What is Learning Experience Design (LxD)?
Overview
In this chapter, we’ll be exploring different ways of engaging in Designing for Learning, including the terminology used in this work (it’s a bit confusing) along with major models used to perform this work in a more systematic manner.
Outcomes
After working through this chapter, you’ll be able to:
- Understand basics of LxD terminology and its purpose
- Differentiate between different models of LxD
- Understand how your lessons and integration of technology can be systematically designed
- Identify how LxD can support your work
Why is this important?
Different educational systems and organisations use different models as their foundation of work. If you’re developing self-paced training for the corporate sector, designing a learning experience for polytechnic or military settings, there might be different ways of doing it at each. If you work in a science department at a high school or archeology department at a university they may do things differently, still. The truth is, many workplaces that engage in this work may not have an established model at all, they may just work with their SMEs (Subject Matter Experts) in the best way that works. Having an awareness of more systematic ways of designing learning experiences is really important though, so you can plan your projects before you start to work on and develop them.
Guiding Questions
As you’re reading through these materials, please consider the following questions, and take notes to ensure you understand their answers as you go.

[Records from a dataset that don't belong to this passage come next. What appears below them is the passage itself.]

--- design/flow/config.mk ---
export PLATFORM = sky130hd
export DESIGN_NAME = MIPS
export DESIGN_NICKNAME = MIPS
export VERILOG_FILES = /design/flow/design.v
export SDC_FILE = /design/flow/constraint.sdc
export NUM_CORES = 4
export LEC_CHECK = 0
export ABC_AREA = 1
export CAP_MARGIN = 20
export CORE_MARGIN = 2
export CORE_UTILIZATION = 72
export PLACE_DENSITY = 0.41
export SLEW_MARGIN = 20
--- design/flow/constraint.sdc ---
create_clock -name core_clock -period 2.67 [get_ports {clk}]
set_input_delay 0.5340 -clock core_clock [delete_from_list [all_inputs] [get_ports {clk}]]
set_output_delay 0.5340 -clock core_clock [all_outputs]
set_load 0.01 [all_outputs]
==> flow/design.v <==
`timescale 1ns / 1ps
module booth(
    input clk,
    input load,
    input reset,
    input [31:0] M,  
    input [31:0] Q,  
    output reg [63:0] P,  
    output done           
    );
    reg signed [63:0] A;                
    reg signed [31:0] Q_temp;            
    reg signed [31:0] M_temp;            
    reg [4:0] Count;                       
    reg Q_minus_one;                     
    always @(posedge clk)
    begin
        if (reset == 1) 
        begin
            A = 64'b0;
            Q_minus_one = 0;
            P = 64'b0;
            Q_temp = 32'b0;
            M_temp = 32'b0;
            Count = 5'd16;
        end
        else if (load == 1)
        begin
            Q_temp = Q;
            M_temp = M;
            A = 64'b0;    
            Q_minus_one = 0;  
            Count = 5'd16;    
        end
        else if (Count > 5'd0)
        begin
            case ({Q_temp[1:0], Q_minus_one})
                3'b000, 3'b111:   
                    begin
                    end
                3'b001, 3'b010:   
                    begin
                        A = A + {{32{M_temp[31]}}, M_temp};
                    end
                3'b011:   
                    begin
                        A = A + ({{32{M_temp[31]}}, M_temp} << 1); 
                    end
                3'b100:   
                    begin
                        A = A - ({{32{M_temp[31]}}, M_temp} << 1); 
                    end
                3'b101, 3'b110:   
                    begin
                        A = A - {{32{M_temp[31]}}, M_temp}; 
                    end
            endcase
            Q_minus_one = Q_temp[1];
            Q_temp = {A[1:0], Q_temp[31:2]};   
            A = {A[63], A[63:2]};   
            Count = Count - 1'b1;
        end
        else
        begin
            Count = 5'b0;
        end
        P = {A[31:0], Q_temp};
    end
    assign done = (Count == 5'd0);
endmodule
==> flow/config.mk <==
export PLATFORM = sky130hd
export DESIGN_NAME = booth
export DESIGN_NICKNAME = booth
export VERILOG_FILES = /design/flow/design.v
export SDC_FILE = /design/flow/constraint.sdc
export NUM_CORES = 4
export LEC_CHECK = 0
export CAP_MARGIN = 5
export CORE_MARGIN = 2
export CORE_UTILIZATION = 70
export CTS_CLUSTER_SIZE = 88
export MIN_ROUTING_LAYER = met1
export SETUP_SLACK_MARGIN = 0.08
export SLEW_MARGIN = 20
==> flow/constraint.sdc <==
create_clock -name core_clock -period 5.56 [get_ports {clk}]
set_input_delay 1.1120 -clock core_clock [delete_from_list [all_inputs] [get_ports {clk}]]
set_output_delay 1.1120 -clock core_clock [all_outputs]
set_load 0.01 [all_outputs]
run.sh (not shown) runs the stock make flow with config.mk's settings and CLKGATE_MAP_FILE=.
The baseline went through all stages and came out clean.
Edit:
- ABC_AREA: default -> 1
- CORE_UTILIZATION: 70 -> 40
- CTS_CLUSTER_DIAMETER: default -> 249
- CTS_CLUSTER_SIZE: 88 -> 98
- PLACE_DENSITY: default -> 0.36
- TNS_END_PERCENT: default -> 30
- clock period: 5.56 -> 7.9 ns (I/O delays scaled with it)
Outcome: Wire length is higher by 67%; worst setup slack improves by 2.1 ns; design area went up by about 26%; die size is higher by about 120%; global-route usage fell by 10 points; first-iteration DRC count came out higher by 6.8%; critical path depth came out higher by 1; combinational power came out lower by about 30%; area after synthesis increases by 28%.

- How do you go about designing learning experiences yourself? Do you have a basis for how you do it, or is it just ‘by feel’ or using common sense?

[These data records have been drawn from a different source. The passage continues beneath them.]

## v30
Design PMPD, start of the top module:
module PMPD(
    input wire clk,
    input wire rst_n,
    input wire sclk,
    input wire mosi,
    input wire ss,
    output wire miso,            
    output wire drive
);
    wire [63:0] state_buffer;
    wire pm;
    wire [15:0] rate_inst;
    wire [15:0] rate_avg;
    wire [7:0] bpm_short_avg;
    wire [7:0] bpm_long_avg;
    wire [5:0] rr_short_avg;
    wire [5:0] rr_long_avg;
    wire pedal_flag;
    wire expression_flag;
    wire bpm_flag;
    wire rr_flag;
    spi_8byte spi (
        .clk(clk),
        .rst_n(rst_n),
        .sclk(sclk),
        .mosi(mosi),
        .ss(ss), 
        .miso(miso), 
        .pm(pm),
        .rate_inst(rate_inst),
        .rate_avg(rate_avg),
        .bpm_short_avg(bpm_short_avg),
        .bpm_long_avg(bpm_long_avg),
        .rr_short_avg(rr_short_avg),
        .rr_long_avg(rr_long_avg),
        .pedal_flag(pedal_flag),
        .expression_flag(expression_flag),
        .bpm_flag(bpm_flag),
        .rr_flag(rr_flag),
        .rx_data(state_buffer)
    );
    wire tick_1hz;
    wire tick_10hz;
    multi_clock_divider prescaler(
        .clk(clk),
        .rst_n(rst_n),
        .tick_1hz(tick_1hz),
        .tick_10hz(tick_10hz)
    );
    check_pedal check_pedal(
        .clk(clk),
        .rst_n(rst_n),
        .tick_10hz(tick_10hz),
        .pedal_buffer(state_buffer[31:24]),
        .pedal_flag(pedal_flag),
        .rate_inst(rate_inst),
        .rate_avg(rate_avg)
    );
    check_expression check_expression(
        .clk(clk),
        .rst_n(rst_n),
        .expression_buffer(state_buffer[23:16]),
        .expression_flag(expression_flag)        
    );
    check_bpm check_bpm(
        .clk(clk),
        .rst_n(rst_n),
        .tick_10hz(tick_10hz),
        .bpm_buffer(state_buffer[15:8]),
        .bpm_flag(bpm_flag),
        .short_avg(bpm_short_avg),
        .long_avg(bpm_long_avg)
    );
    check_respiration check_respiration(
        .clk(clk),
        .rst_n(rst_n),
        .tick_1hz(tick_1hz),
        .rr_buffer(state_buffer[7:0]),
  ...
make LEC_CHECK=0 ABC_AREA=0 CAP_MARGIN=20 CELL_PAD_IN_SITES_DETAIL_PLACEMENT=2 CORE_MARGIN=2 CORE_UTILIZATION=50 GPL_ROUTABILITY_DRIVEN=0 MIN_ROUTING_LAYER=met1 PLACE_DENSITY=0.91 SETUP_SLACK_MARGIN=2.15 SLEW_MARGIN=20 TNS_END_PERCENT=10 finish   # period 11.0 ns
run.sh (not shown) runs the stock make flow with config.mk's settings and CLKGATE_MAP_FILE=.
Flow for v30 halted at global routing (5_1_grt), error code GRT-0232.
==> flow/design.v <==
`timescale 1ns / 1ps
module ALU_ACC(
    input         clk,
    input         rst_n,
    input         C8,     
    input         C9,     
    input         C13,    
    input         C15,    
    input         C16,    
    input         C17,    
    input         C18,    
    input         C19,    
    input         C20,    
    input         C21,    
    input  [15:0] BR_out,
    output [15:0] ALU_out,
    output reg [3:0] ALUflags  
    );
    reg [15:0] ACC;
    assign ALU_out = ACC;
    wire signed [15:0] sACC = ACC;
    wire signed [15:0] sBR  = BR_out;
    wire signed [31:0] prod = sACC * sBR;
    wire [16:0] sum  = {1'b0, ACC} + {1'b0, BR_out};
    wire [16:0] diff = {1'b0, ACC} - {1'b0, BR_out};
    wire [15:0] quot = (BR_out == 16'b0) ? 16'hFFFF : ACC / BR_out;
    reg  [15:0] res;
    always @(*) begin
        if (C17)      res = ACC >> 1;
        else if (C18) res = ACC << 1;
        else if (C19) res = ACC & BR_out;
        else if (C20) res = ACC | BR_out;
        else          res = ~ACC;
    end
    always @(posedge clk or negedge rst_n) begin
        if (!rst_n) begin
            ACC      <= 16'b0;
            ALUflags <= 4'b0;
        end
        else begin
            if (C8) begin
                ACC      <= 16'b0;
                ALUflags <= {1'b1, 3'b0};
            end
            else if (C9) begin
                ACC <= sum[15:0];
                ALUflags[3] <= (sum[15:0] == 16'b0);
                ALUflags[2] <= sum[16];
                ALUflags[1] <= (ACC[15] == BR_out[15]) && (sum[15] != ACC[15]);
                ALUflags[0] <= sum[15];
            end
            else if (C13) begin
                ACC <= diff[15:0];
                ALUflags[3] <= (diff[15:0] == 16'b0);
                ALUflags[2] <= (ACC < BR_out);
                ALUflags[1] <= (ACC[15] != BR_out[15]) && (diff[15] != ACC[15]);
                ALUflags[0] <= diff[15];
            end
            else if (C15) begin
                ACC <= prod[15:0];
                ALUflags[3] <= (prod[15:0] == 16'b0);
                ALUflags[2] <= 1'b0;
                ALUflags[1] <= (prod[31:16] != {16{prod[15]}});
                ALUflags[0] <= prod[15];
            end
            else if (C16) begin
                ACC <= quot;
                ALUflags[3] <= (quot == 16'b0);
                ALUflags[2] <= 1'b0;
                ALUflags[1] <= 1'b0;
                ALUflags[0] <= quot[15];
            end
            else if (C17 | C18 | C19 | C20 | C21) begin
                ACC <= res;
                ALUflags[3] <= (res == 16'b0);
                ALUflags[2] <= 1'b0;
                ALUflags[1] <= 1'b0;
                ALUflags[0] <= res[15];
            end
        end
    end
endmodule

- Have you encountered these terms before? Which of the terms in this chapter do you gravitate towards?
- Have you worked within a Instructional of Learning Design model before? How did you choose it?
Key Readings
Tawfik, A. A., Gatewood, J., Gish-Lieberman, J. J., & Hampton, A. J. (2021). Toward a Definition of Learning Experience Design. Technology, Knowledge and Learning, 1–26. https://doi.org/10.1007/s10758-020-09482-2
Terminology
Not going to lie – terminology in this space is a bit confusing, and there are a lot of overlapping and converging terms. In a nutshell, Instructional Design was the standard for many years, now you’ll see many people with job titles like Learning Designer or Learning Experience Designer.
A useful activity to get a feel for these terms IRL (in the real world) is to go on different job sites and just search for these terms. (hint: ‘educational developer’ is another related job title that may overlap with these terms)
Instructional Design
Dr. Bullen does a great job here of describing the basics of Instructional Design, espeically with regards to the non-linear nature of the work we do. Historically Instructional Design has been all about what the instructor does, and thus, was more of an ‘instructor-centred’ approach. The video above, simply describes how that mindset has changed as many instructional designers still exist with that job title, their job has now evolved into more of a learning designer, while retaining the old term.
Learning Design
The next term in this evolution is all about the ‘Learning’. While it’s true that many educators still may think ‘textbook’ first in terms of their approach to designing instruction, the practices outlined in this chapter were developed when Learner-centered design was still not in the mainstream vernacular. Learning Design, therefore, is simply an updated term for Instructional Design, one the places more emphasis on what the learner is doing as opposed to the instructor.
Note that Learning design can be a process as well as a ‘thing’. Based on work by Agostinho, Bennett and Lockyer over the years (2006; 2016;2018), Learning design can also take the form of documentation of pedagogical intention and learner experience, meaning the culmination of the process of Learning Design is a Learning Design.
Designing for Learning
Now, the argument is often made that one can never ‘Design Learning’. Learning is a complex undertaking and experience that no educator could ever presume to design, given that individual differences between learners and the ways in which they learn are almost as unique as a fingerprint, so in some circles you may hear the phrase “Designing FOR Learning”. This phrasing, while not a job title, is just a way of considering how the work that we do is meant to facilitate learning in our students, as opposed to designing their individual learning processes.
Learning Engineering
This is a relatively new term, that leverage more technically advanced systems for personalised learning using AI (artificial Intelligence), ML (Machine Learning), LA (Learning Analytics) and Educational Data mining. The idea here is that learning experiences should be designed based on evidence from research on how people learn, with and without technology), while also adapting to learner needs on the fly by leveraging responsive educational software can actually take data in collects on the students that engage with it and supporting student learning needs as they progress. At the time of the writing of this chapter, this term is not so heavily used, but it is something to be aware of. Some educators may feel that this term is a little ‘cold’ or ‘robotic’, reducing human learning experiences to that of a cog in a machine, however with the interest in Learning Analytics and Learning Science related to the same, you may see this term more in the future.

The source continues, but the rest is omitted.